Zircon U–Pb ages and Hf-O isotopic composition provided the important constraints for the timing and origin of caldera related alkaline magmatism at the western and eastern part of the southern Rio Grande Rift (RGR) that is, Sierra Candelaria in northern Chihuahua and Quitman Mountain in west Texas, respectively. Zircons from syenite samples collected from the Sierra Candelaria and Quitman Mountain are exclusively magmatic and U–Pb dating revealed no zircon inheritance. The weighted mean ages from four samples from Sierra Candelaria are tightly restricted around 29 Ma. One zircon grain recorded the oldest individual date of 36.1 Ma. Majority (85%) of the analyses yielded nonradiogenic initial hafnium isotope composition with εHf (t) ranging from -5.1 to +0.4. The weighted mean Hf isotope composition is less variable and ranges from -2.5 to -3.9. The Hf isotope composition from this western part of RGR is comparable to the 35 Ma syenite exposed in the Quitman Caldera (i.e., weighted mean εHf (t) = -5.1 ± 0.8) at the eastern margin of the RGR. The Quitman syenite inheritance free zircons yielded typical mantle-like oxygen isotope composition with mean δ¹⁸O = 5.7 ‰. The U–Pb ages, absence of inheritance, mildly negative Hf isotope composition and mantle–like oxygen isotope composition suggest that the differentiated syenite magma is primarily derived from the partial melting of mildly evolved subcontinental lithospheric mantle.
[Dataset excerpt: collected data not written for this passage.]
Source: an optimization exercise on an open RTL-to-GDS flow (aim: small area). Production flows keep margins and buffers that such runs may drop.
In this exercise RTL edits were held to simulation tests only and were not proved equivalent to the original.

==> inputs of branch willow <==
// servo_xcvr
module servo_xcvr (
    input  wire         clk,
    input  wire         rst,           
    input  wire         host_we,
    input  wire [5:0]   host_addr,
    input  wire [7:0]   host_wdata,
    output reg  [7:0]   host_rdata,
    output wire         tp_req,
    output wire         tp_op,         
    output reg  [4:0]   tp_len,        
    output wire [127:0] tp_wdata,      
    input  wire         tp_ack,
    input  wire         tp_err,
    input  wire [4:0]   tp_cnt,        
    input  wire [95:0]  tp_rdata,      
    input  wire [15:0]  now_ms
);
    localparam [2:0] S_IDLE   = 3'd0;
    localparam [2:0] S_SEND   = 3'd1;
    localparam [2:0] S_ECHO   = 3'd2;
    localparam [2:0] S_HEADER = 3'd3;
    localparam [2:0] S_BODY   = 3'd4;
    reg  [2:0]   state;
    reg          done, rejected, reply_exp;
    reg  [7:0]   result;
    reg  [7:0]   req_id, req_cmd, req_np;
    reg  [79:0]  req_p;
    reg  [3:0]   tx_L;           
    reg  [7:0]   tx_id, tx_cmd;  
    reg  [87:0]  tx_b;           
    reg  [7:0]   rxcnt;
    reg  [127:0] rxbuf;
    reg  [4:0]   echo_rem;
    reg  [4:0]   exp_len;
    reg  [15:0]  deadline;
    integer i;
    wire busy     = |state;
    wire tx_valid = |tx_L;
    wire [4:0] txlen = tx_valid ? {1'b0, tx_L} + 5'd3 : 5'd0;
    wire hw_ctrl   = host_we && host_addr == 6'h00;
    wire [1:0] op  = host_wdata[1:0];
    wire start     = hw_ctrl && op != 2'd0 && !busy;
    wire st_enc    = start && op[0];             
    wire st_dec    = start && op == 2'd2;
    wire st_tra    = start && op == 2'd3;
    wire step      = busy && tp_ack;
    wire in_send   = state == S_SEND;
    wire in_echo   = state == S_ECHO;
    wire in_hdr    = state == S_HEADER;
  ...
export LEC_CHECK = 0
export CAP_MARGIN = 20
export CORE_MARGIN = 2
export CORE_UTILIZATION = 50
export GPL_TIMING_DRIVEN = 0
export SLEW_MARGIN = 20
create_clock -name core_clock -period 30.0 [get_ports {clk}]
standard.sh (not shown) runs the stock make flow with config.mk's settings and CLKGATE_MAP_FILE= SYNTH_SCRIPT=/design/flow/synth_recipe.tcl, a recipe that flattens the netlist after the stock synthesis.
==> flow/flow/run.sh <==
#!/bin/bash
# Layout flow: the standard synthesis (bash standard.sh synth), then an
# area-oriented re-mapping of its combinational logic with Yosys/ABC
# (flow/remap.ys.in, flow/abc_area.script). Flip-flop and full-adder cells
# are kept as they are (same instances, names and cells). Then the standard
# ORFS steps from floorplan to finish, with:
#  - port buffers made of the smallest buffer cell (buf_1),
#  - the synthesis buffers removed at floorplan (REMOVE_ABC_BUFFERS),
#  - CTS with clkbuf_4 in clusters of at most 7 sinks, without dummy loads.
# Each tool's output goes to its own log file in this folder.
set -euo pipefail
export BUFFER_PORTS_ARGS="-buffer_cell sky130_fd_sc_hd__buf_1"
export REMOVE_ABC_BUFFERS=1
export CTS_ARGS="-sink_clustering_enable -repair_clock_nets -buf_list sky130_fd_sc_hd__clkbuf_4 -sink_clustering_size 7 -sink_clustering_max_diameter 40 -dont_use_dummy_load"

R=$PWD/orfs/results/$FLOW_PLATFORM/servo_xcvr/base
LIB=$FLOW_HOME/platforms/$FLOW_PLATFORM/lib/sky130_fd_sc_hd__tt_025C_1v80.lib

bash standard.sh synth > standard_synth.log 2>&1
cp $R/1_2_yosys.v $PWD/std_synth.v

sed -e "s#@LIB@#$LIB#g" -e "s#@IN@#$PWD/std_synth.v#g" -e "s#@OUT@#$PWD/remap.v#g" -e "s#@ABC@#$PWD/flow/abc_area.script#g" \
    flow/remap.ys.in > remap.ys
yosys -l remap.log -q remap.ys > remap.stdout 2>&1

cp $PWD/remap.v $R/1_2_yosys.v
rm -f $R/1_synth.odb $R/1_synth.sdc
bash standard.sh synth > standard_synth2.log 2>&1
bash standard.sh > standard.log 2>&1
==> flow/flow/abc_area.script <==
strash; dc2; &get -n; &deepsyn -T 120; &put; dch -f; amap; mfs2; strash; dc2; dch -f; amap; mfs2; strash; dc2; dch -f; amap
==> flow/flow/remap.ys.in <==
# Re-map the combinational logic of the standard synthesis for area.
# Flip-flop and full-adder cells are kept as instances (keep_hierarchy), so every
# register keeps its instance name and cell type.
read_liberty -ignore_miss_func @LIB@
read_verilog @IN@
hierarchy -top servo_xcvr
setattr -mod -set keep_hierarchy 1 sky130_fd_sc_hd__*df* sky130_fd_sc_hd__fa_*
flatten
opt_clean
tee -o remap_stat_before.txt stat -liberty @LIB@
abc -liberty @LIB@ -dont_use *probe* -dont_use *lpflow* -script @ABC@ servo_xcvr
opt_clean -purge
setundef -zero
hilomap -singleton -hicell sky130_fd_sc_hd__conb_1 HI -locell sky130_fd_sc_hd__conb_1 LO
insbuf -buf sky130_fd_sc_hd__buf_4 A X
splitnets
opt_clean -purge
tee -o remap_stat_after.txt stat -liberty @LIB@
select servo_xcvr
write_verilog -noattr -nohex -nodec -selected @OUT@
==> inputs of branch maple, as changes to branch willow <==
--- a/flow/design.v
+++ b/flow/design.v
@@ -81,37 +81,37 @@
                       (rd_step && i >= rxcnt[4:0] && i < app_cnt);
     end
     reg  [127:0] app;           
     always @* begin
         for (i = 0; i < 16; i = i + 1)
             app[8*i +: 8] = en_b[i] ? sh_out[8*i +: 8] : rxbuf[8*i +: 8];
     end
-    wire hdr_ok = app[7:0] == 8'h55 && app[15:8] == 8'h55;
-    wire resync = rd_step && in_hdr && app_cnt >= 5'd2 && !hdr_ok;
+    wire resync = rd_step && in_hdr && app_cnt >= 5'd2 &&
+                  !(app[7:0] == 8'h55 && app[15:8] == 8'h55);
     wire [31:0]  rs_lo   = resync ? {8'd0, app[31:8]} : app[31:0];
     wire [4:0]   rs_cnt  = resync ? app_cnt - 5'd1 : app_cnt;
     wire [127:0] rx_next = {app[127:32], rs_lo};
     wire [3:0] enc_n  = req_np[3:0];
     wire [3:0] enc_L  = enc_n + 4'd3;
     wire       enc_fail = req_np > 8'd10 || req_id == 8'd255;
-    wire [7:0] rx_L   = app[31:24];    
+    wire [7:0] rx_L   = rxbuf[31:24];
     wire       use_enc = !busy && host_wdata[0];
     reg  [111:0] ck;            
     always @* begin
         for (i = 2; i < 16; i = i + 1) begin
             if (use_enc) begin
                 case (i)
                     2: ck[8*(i-2) +: 8] = req_id;
                     3: ck[8*(i-2) +: 8] = {4'd0, enc_L};
                     4: ck[8*(i-2) +: 8] = req_cmd;
                     15: ck[8*(i-2) +: 8] = 8'd0;
                     default: ck[8*(i-2) +: 8] = (i - 5 < enc_n) ? req_p[8*(i-5) +: 8] : 8'd0;
                 endcase
             end else begin
-                ck[8*(i-2) +: 8] = (i < 5 || i <= rx_L[3:0] + 5'd2) ? app[8*i +: 8] : 8'd0;
+                ck[8*(i-2) +: 8] = (i <= rx_L + 2) ? app[8*i +: 8] : 8'd0;
             end
         end
     end
     wire [7:0] csum;
     wire t1 = ck[0] ^ ck[8] ^ ck[16];
     wire t2 = (ck[0] & ck[8]) | (ck[0] & ck[16]) | (ck[8] & ck[16]);
     wire t3 = ck[24] ^ ck[32] ^ ck[40];
@@ -286,38 +286,35 @@
     wire t172 = (t155 & t156) | (t155 & t170) | (t156 & t170);
     wire t173 = t157 ^ t158 ^ t172;
     wire t174 = (t157 & t158) | (t157 & t172) | (t158 & t172);
     wire t175 = t159 ^ t160 ^ t174;
     assign csum = {t175, t173, t171, t169, t167, t165, t163, t161};
     wire [7:0] enc_cks = ~csum;
     wire       sum_ok  = csum == 8'hFF;
-    wire       L_lo = rx_L < 8'd3;
-    wire       L_hi = rx_L > 8'd13;
-    wire [4:0] explen_L = rx_L[4:0] + 5'd3;
     reg  [7:0] dec_res;
     reg  [4:0] dec_explen;
     always @* begin
         dec_explen = 5'd0;
         if (rxcnt > 8'd16)                                   dec_res = 8'h37;
         else if (rxcnt < 8'd2)                               dec_res = 8'h25;
-        else if (!hdr_ok)                                    dec_res = 8'h15;
+        else if (rxbuf[7:0] != 8'h55 || rxbuf[15:8] != 8'h55) dec_res = 8'h15;
         else if (rxcnt < 8'd4)                               dec_res = 8'h25;
-        else if (L_lo)                                       dec_res = 8'h35;
-        else if (L_hi)                                       dec_res = 8'h06;
+        else if (rx_L < 8'd3)                                dec_res = 8'h35;
+        else if (rx_L > 8'd13)                               dec_res = 8'h06;
         else begin
-            dec_explen = explen_L;
-            if (rxcnt[4:0] < explen_L)                       dec_res = 8'h45;
+            dec_explen = rx_L[4:0] + 5'd3;
+            if (rxcnt[4:0] < rx_L[4:0] + 5'd3)               dec_res = 8'h45;
             else if (!sum_ok)                                dec_res = 8'h04;
             else                                             dec_res = 8'h00;
         end
     end
     wire [15:0] now_minus_dl = now_ms - deadline;
     wire        expired      = ~now_minus_dl[15];
     wire [4:0]  echo_left    = echo_rem - tp_cnt;
-    wire [7:0]  hdr_L        = rx_L;
+    wire [7:0]  hdr_L        = rs_lo[31:24];
     assign tp_req   = busy;
     assign tp_op    = !in_send;
     assign tp_wdata = {tx_b, tx_cmd, 4'd0, tx_L, tx_id, 16'h5555};
     always @* begin
         case (state)
             S_SEND:   tp_len = txlen;
             S_ECHO:   tp_len = echo_rem;
@@ -337,15 +334,15 @@
         if (!tx_valid) tx_rd = 8'h00;
     end
     always @* begin
         host_rdata = 8'h00;
         case (host_addr[5:4])
             2'd0: case (host_addr[3:0])
                 4'h1: host_rdata = {4'b0000, reply_exp, rejected, done, busy};
-                4'h2: host_rdata = {1'b0, result[6:4], 1'b0, result[2:0]};   
+                4'h2: host_rdata = result;
                 4'h3: host_rdata = {5'b00000, state};
                 4'h4: host_rdata = req_id;
                 4'h5: host_rdata = req_cmd;
                 4'h6: host_rdata = req_np;
                 4'h7: host_rdata = {3'd0, txlen};
                 4'h8: host_rdata = rxcnt;
                 4'h9: host_rdata = {3'd0, echo_rem};
@@ -472,20 +469,20 @@
                     end
                     S_HEADER: begin
                         if (tp_err)
                             complete(8'h41);
                         else begin
                             rxcnt <= {3'd0, rs_cnt};
                             if (rs_cnt == 5'd4) begin
-                                if (L_lo)
+                                if (hdr_L < 8'd3)
                                     complete(8'h35);
-                                else if (L_hi)
+                                else if (hdr_L > 8'd13)
                                     complete(8'h06);
                                 else begin
-                                    exp_len <= explen_L;
+                                    exp_len <= hdr_L[4:0] + 5'd3;
                                     state   <= S_BODY;
                                 end
                             end else if (expired)
                                 complete(8'h02);
                         end
                     end
                     S_BODY: begin
==> flow/flow/run.sh (replaced) <==
#!/bin/bash
# Layout flow: the standard synthesis, then an area-oriented re-mapping of
# its combinational logic (registers kept as they are: same instances, names
# and cells), then the standard ORFS steps from floorplan to finish.
# Port buffers use the smallest buffer cell; CTS uses clkbuf_4 in clusters of at most 7 sinks, without
# dummy loads.
set -euo pipefail
export BUFFER_PORTS_ARGS="-buffer_cell sky130_fd_sc_hd__buf_1"
export CTS_ARGS="-sink_clustering_enable -repair_clock_nets -buf_list sky130_fd_sc_hd__clkbuf_4 -sink_clustering_size 7 -sink_clustering_max_diameter 40 -dont_use_dummy_load"

R=$PWD/orfs/results/$FLOW_PLATFORM/servo_xcvr/base
LIB=$FLOW_HOME/platforms/$FLOW_PLATFORM/lib/sky130_fd_sc_hd__tt_025C_1v80.lib

bash standard.sh synth > standard_synth.log 2>&1
cp $R/1_2_yosys.v $PWD/std_synth.v

sed -e "s#@LIB@#$LIB#g" -e "s#@IN@#$PWD/std_synth.v#g" -e "s#@OUT@#$PWD/remap.v#g" -e "s#@ABC@#$PWD/flow/abc_area.script#g" \
    flow/remap.ys.in > remap.ys
yosys -l remap.log -q remap.ys > remap.stdout 2>&1

cp $PWD/remap.v $R/1_2_yosys.v
rm -f $R/1_synth.odb $R/1_synth.sdc
bash standard.sh synth > standard_synth2.log 2>&1
bash standard.sh > standard.log 2>&1
==> flow/flow/abc_area.script (replaced) <==
strash; &get -n; &deepsyn -T 60; &put; dch -f; amap; mfs2; strash; dc2; dch -f; amap
--- a/flow/flow/remap.ys.in
+++ b/flow/flow/remap.ys.in
@@ -4,15 +4,15 @@
 read_liberty -ignore_miss_func @LIB@
 read_verilog @IN@
 hierarchy -top servo_xcvr
 setattr -mod -set keep_hierarchy 1 sky130_fd_sc_hd__*df* sky130_fd_sc_hd__fa_*
 flatten
 opt_clean
 tee -o remap_stat_before.txt stat -liberty @LIB@
-abc -liberty @LIB@ -dont_use *probe* -dont_use *lpflow* -script @ABC@ servo_xcvr
+abc -liberty @LIB@ -dont_use *probe* -dont_use *lpflow* -script @ABC@
 opt_clean -purge
 setundef -zero
 hilomap -singleton -hicell sky130_fd_sc_hd__conb_1 HI -locell sky130_fd_sc_hd__conb_1 LO
 insbuf -buf sky130_fd_sc_hd__buf_4 A X
 splitnets
 opt_clean -purge
 tee -o remap_stat_after.txt stat -liberty @LIB@
Settings changed: CORE_UTILIZATION 50 to 40, GPL_TIMING_DRIVEN 0 to not set.
==> inputs of branch cedar, as changes to branch willow <==
--- a/flow/design.v
+++ b/flow/design.v
@@ -103,15 +103,15 @@
                     2: ck[8*(i-2) +: 8] = req_id;
                     3: ck[8*(i-2) +: 8] = {4'd0, enc_L};
                     4: ck[8*(i-2) +: 8] = req_cmd;
                     15: ck[8*(i-2) +: 8] = 8'd0;
                     default: ck[8*(i-2) +: 8] = (i - 5 < enc_n) ? req_p[8*(i-5) +: 8] : 8'd0;
                 endcase
             end else begin
-                ck[8*(i-2) +: 8] = (i < 5 || i <= rx_L[3:0] + 5'd2) ? app[8*i +: 8] : 8'd0;
+                ck[8*(i-2) +: 8] = (i <= rx_L + 2) ? app[8*i +: 8] : 8'd0;
             end
         end
     end
     wire [7:0] csum;
     wire t1 = ck[0] ^ ck[8] ^ ck[16];
     wire t2 = (ck[0] & ck[8]) | (ck[0] & ck[16]) | (ck[8] & ck[16]);
     wire t3 = ck[24] ^ ck[32] ^ ck[40];
@@ -337,15 +337,15 @@
         if (!tx_valid) tx_rd = 8'h00;
     end
     always @* begin
         host_rdata = 8'h00;
         case (host_addr[5:4])
             2'd0: case (host_addr[3:0])
                 4'h1: host_rdata = {4'b0000, reply_exp, rejected, done, busy};
-                4'h2: host_rdata = {1'b0, result[6:4], 1'b0, result[2:0]};   
+                4'h2: host_rdata = result;
                 4'h3: host_rdata = {5'b00000, state};
                 4'h4: host_rdata = req_id;
                 4'h5: host_rdata = req_cmd;
                 4'h6: host_rdata = req_np;
                 4'h7: host_rdata = {3'd0, txlen};
                 4'h8: host_rdata = rxcnt;
                 4'h9: host_rdata = {3'd0, echo_rem};
==> flow/flow/run.sh (replaced) <==
#!/bin/bash
# Layout flow: the standard synthesis, then an area-oriented re-mapping of
# its combinational logic (registers kept as they are: same instances, names
# and cells), then the standard ORFS steps from floorplan to finish.
# Port buffers use the smallest buffer cell; CTS uses clkbuf_4 in clusters of at most 7 sinks, without
# dummy loads.
set -euo pipefail
export BUFFER_PORTS_ARGS="-buffer_cell sky130_fd_sc_hd__buf_1"
export REMOVE_ABC_BUFFERS=1
export CTS_ARGS="-sink_clustering_enable -repair_clock_nets -buf_list sky130_fd_sc_hd__clkbuf_4 -sink_clustering_size 7 -sink_clustering_max_diameter 40 -dont_use_dummy_load"

R=$PWD/orfs/results/$FLOW_PLATFORM/servo_xcvr/base
LIB=$FLOW_HOME/platforms/$FLOW_PLATFORM/lib/sky130_fd_sc_hd__tt_025C_1v80.lib

bash standard.sh synth > standard_synth.log 2>&1
cp $R/1_2_yosys.v $PWD/std_synth.v

sed -e "s#@LIB@#$LIB#g" -e "s#@IN@#$PWD/std_synth.v#g" -e "s#@OUT@#$PWD/remap.v#g" -e "s#@ABC@#$PWD/flow/abc_area.script#g" \
    flow/remap.ys.in > remap.ys
yosys -l remap.log -q remap.ys > remap.stdout 2>&1

cp $PWD/remap.v $R/1_2_yosys.v
rm -f $R/1_synth.odb $R/1_synth.sdc
bash standard.sh synth > standard_synth2.log 2>&1
bash standard.sh > standard.log 2>&1
==> flow/flow/abc_area.script (replaced) <==
strash; dc2; &get -n; &deepsyn -T 60; &put; dch -f; amap; mfs2; strash; dc2; dch -f; amap; mfs2; strash; dc2; dch -f; amap
--- a/flow/flow/remap.ys.in
+++ b/flow/flow/remap.ys.in
@@ -4,15 +4,15 @@
 read_liberty -ignore_miss_func @LIB@
 read_verilog @IN@
 hierarchy -top servo_xcvr
 setattr -mod -set keep_hierarchy 1 sky130_fd_sc_hd__*df* sky130_fd_sc_hd__fa_*
 flatten
 opt_clean
 tee -o remap_stat_before.txt stat -liberty @LIB@
-abc -liberty @LIB@ -dont_use *probe* -dont_use *lpflow* -script @ABC@ servo_xcvr
+abc -liberty @LIB@ -dont_use *probe* -dont_use *lpflow* -script @ABC@
 opt_clean -purge
 setundef -zero
 hilomap -singleton -hicell sky130_fd_sc_hd__conb_1 HI -locell sky130_fd_sc_hd__conb_1 LO
 insbuf -buf sky130_fd_sc_hd__buf_4 A X
 splitnets
 opt_clean -purge
 tee -o remap_stat_after.txt stat -liberty @LIB@
==> flow_metrics.env <==
export IMPL_status="finished clean"
export IMPL_start_util_pct=50.6
export IMPL_grt_pass1_wl_microns=182000
export IMPL_crit_fanout=16
export IMPL_nClkBuffers=75
(the above is from branch willow)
Predominance of negative Hf isotope composition precludes the significant contribution from asthenospheric melt. However, it is likely that the required heat is provided by the decompressing asthenospheric melt associated with the incipient rifting sometime before 35 Ma in the eastern and around 30 Ma in the western part of the rift. It is apparent that the caldera related thermal activity appeared 4 to 5 Ma later at the western part of the rift, suggesting asymmetric rising of the decompressing asthenosphere and related magmatism. Absence of zircon inheritance and typical mantle-like oxygen isotope composition suggests minimal input from the Precambrian crustal sources. The apatite U–Pb ages from Sierra Candelaria are indistinguishable from the corresponding U–Pb zircon ages suggesting shallow emplacement and fast cooling supporting the emplacement of syenite in a caldera setting.